Warren Buffett is refreshingly normal for a billionaire. He lives in the same unpretentious Omaha house he purchased in 1958. He genuinely enjoys McDonald's and Cherry Coke. While other ultra-wealthy folks collect superyachts and European estates, Buffett keeps things almost aggressively ordinary. But his personal life? That tells a different story entirely.
In 1952, Buffett married Susan Thompson, known to everyone as Susie. They had three kids together: Susan Alice, Howard, and Peter. From the outside, it looked like the quintessential American family building a life in the heartland. But by the late 1970s, as Berkshire Hathaway was taking off and Buffett's name was becoming synonymous with investing genius, Susie made a choice that surprised just about everyone. She moved to San Francisco to chase her own dreams as a singer and activist.
Here's where it gets interesting.

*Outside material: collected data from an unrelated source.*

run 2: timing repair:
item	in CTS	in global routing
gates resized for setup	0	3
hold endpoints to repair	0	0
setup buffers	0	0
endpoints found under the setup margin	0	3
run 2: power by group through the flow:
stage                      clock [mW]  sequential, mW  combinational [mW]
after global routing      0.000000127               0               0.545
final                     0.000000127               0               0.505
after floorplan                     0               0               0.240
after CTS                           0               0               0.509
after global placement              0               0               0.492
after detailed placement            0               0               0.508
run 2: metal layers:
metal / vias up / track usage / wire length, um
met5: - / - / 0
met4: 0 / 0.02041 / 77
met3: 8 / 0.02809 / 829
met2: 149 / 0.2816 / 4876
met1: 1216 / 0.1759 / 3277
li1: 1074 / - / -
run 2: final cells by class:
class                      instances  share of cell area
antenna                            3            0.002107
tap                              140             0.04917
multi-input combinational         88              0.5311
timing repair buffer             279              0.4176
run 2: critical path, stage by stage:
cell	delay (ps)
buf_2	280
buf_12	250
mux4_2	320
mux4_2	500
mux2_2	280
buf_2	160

She didn't divorce Warren. She didn't leave angry. She just recognized that staying in the marriage didn't require staying in the same house. But Susie also understood something fundamental about her husband: he was utterly incapable of managing basic domestic life. The man could analyze a balance sheet like nobody's business, but cooking dinner or doing laundry? Not happening.
So Susie came up with a solution. She reached out to Astrid Menks, a Latvian-born hostess she'd befriended while performing at The French Café in Omaha. In a 2004 interview with journalist Charlie Rose, just months before her death, Susan explained her straightforward request: "Astrid, will you take Warren, make him some soup, go over there and look after him?" Astrid agreed. And she essentially never left.
Astrid moved in with Buffett in 1978, creating what might be the most unusual domestic arrangement in American business history. The three of them stayed remarkably close for decades. According to Alice Schroeder's biography "The Snowball: Warren Buffett and the Business of Life," their annual Christmas cards featured all three signatures: Warren, Susie and Astrid. That small detail became one of the most fascinating footnotes in Buffett lore.
The whole thing sounds bizarre until you hear from the people actually involved. Buffett's daughter Susan Alice told The New York Times in 2006 that "unconventional is not a bad thing. More people should have unconventional marriages." In the 2017 HBO documentary "Becoming Warren Buffett," she expanded on that thought, noting that Astrid "had been part of the family for a long time, so it just evolved into something that for us was kind of normal. Nobody was being hurt and everybody was happy."
Despite the physical distance and unconventional setup, Warren and Susie's emotional connection remained strong. When Susie was diagnosed with oral cancer in 2003, Buffett made weekend trips to San Francisco to be with her. He was there when she died in 2004, ending a partnership that had lasted more than half a century.
Two years later, on his 76th birthday, Buffett married Astrid in a quiet ceremony at his daughter's home. It was simple and understated, perfectly matching the man who drives himself to work and orders from the McDonald's value menu. No spectacle, no announcement, just family.
Buffett has long maintained that the most important financial decision you'll ever make has nothing to do with stocks. In a 2017 conversation with Microsoft co-founder Bill Gates at Columbia University, he put it plainly: "You want to associate with people who are the kind of person you'd like to be. You'll move in that direction. And the most important person by far in that respect is your spouse. I can't overemphasize how important that is."
For someone whose name is practically synonymous with compound interest and value investing, this chapter of Buffett's life reveals something equally valuable. The best partnerships aren't always the ones that look perfect from the outside. Sometimes they're the ones where everyone involved figures out what actually works, even when it doesn't fit any conventional template. The three of them created something that defied easy categorization but apparently delivered exactly what they all needed: companionship, support, and understanding.
It's a reminder that the most meaningful returns don't always show up on financial statements. Sometimes they're found in the messy, human ways people learn to take care of each other.